§ EXERCISE GOAL: Here are the records. Write out exactly the lines between the one holding "worst reg2reg max" and the one holding "export CTS_CLUSTER_SIZE = 28", inclusive.

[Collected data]
^^^^^^^^
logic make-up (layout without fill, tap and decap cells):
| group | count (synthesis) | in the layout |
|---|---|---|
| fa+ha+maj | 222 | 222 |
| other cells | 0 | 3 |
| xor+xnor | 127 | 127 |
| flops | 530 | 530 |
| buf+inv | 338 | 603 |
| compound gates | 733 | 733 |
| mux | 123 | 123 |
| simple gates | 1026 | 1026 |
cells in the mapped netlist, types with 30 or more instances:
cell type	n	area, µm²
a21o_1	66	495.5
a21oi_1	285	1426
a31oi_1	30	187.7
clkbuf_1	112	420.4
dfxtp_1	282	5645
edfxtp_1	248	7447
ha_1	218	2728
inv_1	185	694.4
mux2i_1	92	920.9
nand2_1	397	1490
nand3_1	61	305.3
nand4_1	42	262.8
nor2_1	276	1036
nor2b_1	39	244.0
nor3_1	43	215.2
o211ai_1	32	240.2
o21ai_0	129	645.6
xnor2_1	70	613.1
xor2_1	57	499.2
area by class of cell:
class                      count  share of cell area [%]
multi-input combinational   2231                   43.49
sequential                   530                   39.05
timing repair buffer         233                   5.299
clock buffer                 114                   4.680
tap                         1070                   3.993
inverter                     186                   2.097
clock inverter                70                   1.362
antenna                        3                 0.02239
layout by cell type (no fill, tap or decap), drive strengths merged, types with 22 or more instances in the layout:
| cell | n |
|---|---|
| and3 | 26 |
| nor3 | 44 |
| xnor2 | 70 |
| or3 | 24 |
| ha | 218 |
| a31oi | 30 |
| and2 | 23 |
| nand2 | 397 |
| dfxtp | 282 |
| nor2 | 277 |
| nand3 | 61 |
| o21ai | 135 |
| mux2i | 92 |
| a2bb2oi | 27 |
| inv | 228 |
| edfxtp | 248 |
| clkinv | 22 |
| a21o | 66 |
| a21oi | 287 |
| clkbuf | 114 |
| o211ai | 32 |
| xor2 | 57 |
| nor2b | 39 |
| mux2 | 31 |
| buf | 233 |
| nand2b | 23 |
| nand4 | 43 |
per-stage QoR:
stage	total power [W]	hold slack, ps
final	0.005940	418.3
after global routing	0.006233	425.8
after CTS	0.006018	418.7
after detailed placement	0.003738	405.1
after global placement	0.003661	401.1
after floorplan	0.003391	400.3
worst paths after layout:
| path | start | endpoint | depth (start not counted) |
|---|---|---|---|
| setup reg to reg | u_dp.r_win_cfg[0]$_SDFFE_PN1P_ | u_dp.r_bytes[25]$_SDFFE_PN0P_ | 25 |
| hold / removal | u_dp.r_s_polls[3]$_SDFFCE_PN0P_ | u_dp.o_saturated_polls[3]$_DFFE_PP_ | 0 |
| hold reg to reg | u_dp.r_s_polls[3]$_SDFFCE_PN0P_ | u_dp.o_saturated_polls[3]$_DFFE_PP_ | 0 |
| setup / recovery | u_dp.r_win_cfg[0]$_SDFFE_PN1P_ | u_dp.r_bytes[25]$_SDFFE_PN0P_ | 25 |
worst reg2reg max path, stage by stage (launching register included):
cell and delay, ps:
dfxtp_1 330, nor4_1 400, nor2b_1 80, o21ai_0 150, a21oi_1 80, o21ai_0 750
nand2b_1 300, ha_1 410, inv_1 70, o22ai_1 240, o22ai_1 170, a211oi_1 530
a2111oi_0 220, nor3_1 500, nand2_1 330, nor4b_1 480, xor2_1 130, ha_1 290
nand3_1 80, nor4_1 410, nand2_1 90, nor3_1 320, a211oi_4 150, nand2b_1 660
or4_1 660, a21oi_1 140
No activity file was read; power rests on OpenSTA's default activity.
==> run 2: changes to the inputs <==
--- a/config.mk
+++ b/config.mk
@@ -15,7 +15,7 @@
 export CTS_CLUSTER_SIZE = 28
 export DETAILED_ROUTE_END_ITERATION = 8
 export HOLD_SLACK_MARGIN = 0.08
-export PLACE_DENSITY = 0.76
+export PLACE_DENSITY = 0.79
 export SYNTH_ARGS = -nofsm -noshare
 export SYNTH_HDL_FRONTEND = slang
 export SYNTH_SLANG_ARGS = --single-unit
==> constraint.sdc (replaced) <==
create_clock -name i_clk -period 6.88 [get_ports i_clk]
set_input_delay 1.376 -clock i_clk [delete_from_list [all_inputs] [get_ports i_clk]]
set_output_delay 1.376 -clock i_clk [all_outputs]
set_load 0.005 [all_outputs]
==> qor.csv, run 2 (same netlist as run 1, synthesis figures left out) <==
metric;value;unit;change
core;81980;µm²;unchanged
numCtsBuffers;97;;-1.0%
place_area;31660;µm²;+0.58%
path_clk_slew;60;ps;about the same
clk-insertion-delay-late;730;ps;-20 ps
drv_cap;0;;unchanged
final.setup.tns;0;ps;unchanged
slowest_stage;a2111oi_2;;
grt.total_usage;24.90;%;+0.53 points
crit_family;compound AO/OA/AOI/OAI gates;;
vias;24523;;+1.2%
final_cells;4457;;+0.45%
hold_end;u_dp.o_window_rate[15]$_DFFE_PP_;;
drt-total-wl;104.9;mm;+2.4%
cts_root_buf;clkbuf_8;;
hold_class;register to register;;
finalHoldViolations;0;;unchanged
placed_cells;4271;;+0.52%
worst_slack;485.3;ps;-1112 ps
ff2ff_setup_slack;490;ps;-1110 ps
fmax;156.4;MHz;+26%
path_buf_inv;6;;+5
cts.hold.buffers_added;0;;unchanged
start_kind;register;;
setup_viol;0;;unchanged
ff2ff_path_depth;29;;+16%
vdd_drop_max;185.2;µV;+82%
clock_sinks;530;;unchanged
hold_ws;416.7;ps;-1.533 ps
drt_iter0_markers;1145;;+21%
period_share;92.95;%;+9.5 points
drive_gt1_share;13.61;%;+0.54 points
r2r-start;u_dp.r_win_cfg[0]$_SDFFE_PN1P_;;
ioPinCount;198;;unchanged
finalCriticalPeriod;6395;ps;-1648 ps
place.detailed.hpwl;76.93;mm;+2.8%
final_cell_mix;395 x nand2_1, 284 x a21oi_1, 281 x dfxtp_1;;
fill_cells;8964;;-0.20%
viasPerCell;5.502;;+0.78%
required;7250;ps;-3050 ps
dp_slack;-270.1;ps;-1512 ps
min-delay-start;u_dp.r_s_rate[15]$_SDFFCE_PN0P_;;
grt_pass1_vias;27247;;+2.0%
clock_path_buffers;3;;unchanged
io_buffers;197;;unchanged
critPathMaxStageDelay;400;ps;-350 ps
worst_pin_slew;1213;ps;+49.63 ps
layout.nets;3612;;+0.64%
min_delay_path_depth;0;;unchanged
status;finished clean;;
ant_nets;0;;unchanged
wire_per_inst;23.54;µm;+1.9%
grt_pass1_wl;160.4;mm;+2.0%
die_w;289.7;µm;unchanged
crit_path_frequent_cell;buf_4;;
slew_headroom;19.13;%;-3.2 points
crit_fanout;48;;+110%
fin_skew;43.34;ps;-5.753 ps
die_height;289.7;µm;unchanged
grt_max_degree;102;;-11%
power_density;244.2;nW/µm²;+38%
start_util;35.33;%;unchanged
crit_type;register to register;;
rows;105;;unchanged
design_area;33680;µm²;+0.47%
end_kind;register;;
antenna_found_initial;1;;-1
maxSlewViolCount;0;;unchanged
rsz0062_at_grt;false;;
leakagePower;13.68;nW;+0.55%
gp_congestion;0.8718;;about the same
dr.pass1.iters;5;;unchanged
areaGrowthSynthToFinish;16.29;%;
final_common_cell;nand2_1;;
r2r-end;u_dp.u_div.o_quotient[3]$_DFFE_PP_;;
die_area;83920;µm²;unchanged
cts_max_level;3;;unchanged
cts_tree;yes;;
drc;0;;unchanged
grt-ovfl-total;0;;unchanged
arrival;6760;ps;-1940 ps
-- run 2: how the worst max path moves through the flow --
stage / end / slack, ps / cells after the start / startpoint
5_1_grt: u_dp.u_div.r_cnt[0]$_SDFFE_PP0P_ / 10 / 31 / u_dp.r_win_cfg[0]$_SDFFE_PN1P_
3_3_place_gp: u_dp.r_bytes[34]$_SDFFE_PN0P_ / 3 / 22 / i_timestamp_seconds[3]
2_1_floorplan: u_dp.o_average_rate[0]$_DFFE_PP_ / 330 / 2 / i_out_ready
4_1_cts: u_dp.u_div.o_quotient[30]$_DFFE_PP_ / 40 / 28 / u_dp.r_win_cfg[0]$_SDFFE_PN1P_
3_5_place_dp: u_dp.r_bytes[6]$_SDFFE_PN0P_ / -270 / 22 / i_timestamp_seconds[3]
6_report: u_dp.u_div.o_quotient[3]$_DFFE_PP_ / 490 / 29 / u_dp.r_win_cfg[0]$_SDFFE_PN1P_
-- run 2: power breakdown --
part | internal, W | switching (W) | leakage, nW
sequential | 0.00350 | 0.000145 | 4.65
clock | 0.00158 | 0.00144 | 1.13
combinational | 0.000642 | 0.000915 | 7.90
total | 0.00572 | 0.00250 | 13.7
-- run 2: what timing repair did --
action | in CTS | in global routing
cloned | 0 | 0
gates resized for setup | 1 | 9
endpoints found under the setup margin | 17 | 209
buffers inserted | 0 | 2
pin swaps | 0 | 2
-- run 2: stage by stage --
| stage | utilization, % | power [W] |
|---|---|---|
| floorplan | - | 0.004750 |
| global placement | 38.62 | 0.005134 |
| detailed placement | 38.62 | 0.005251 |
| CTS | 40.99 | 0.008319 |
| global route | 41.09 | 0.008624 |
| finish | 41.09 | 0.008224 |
^^^^^^^^
§ ANSWER TO THE PROBLEM:
worst reg2reg max path, stage by stage (launching register included):
cell and delay, ps:
dfxtp_1 330, nor4_1 400, nor2b_1 80, o21ai_0 150, a21oi_1 80, o21ai_0 750
nand2b_1 300, ha_1 410, inv_1 70, o22ai_1 240, o22ai_1 170, a211oi_1 530
a2111oi_0 220, nor3_1 500, nand2_1 330, nor4b_1 480, xor2_1 130, ha_1 290
nand3_1 80, nor4_1 410, nand2_1 90, nor3_1 320, a211oi_4 150, nand2b_1 660
or4_1 660, a21oi_1 140
No activity file was read; power rests on OpenSTA's default activity.
==> run 2: changes to the inputs <==
--- a/config.mk
+++ b/config.mk
@@ -15,7 +15,7 @@
 export CTS_CLUSTER_SIZE = 28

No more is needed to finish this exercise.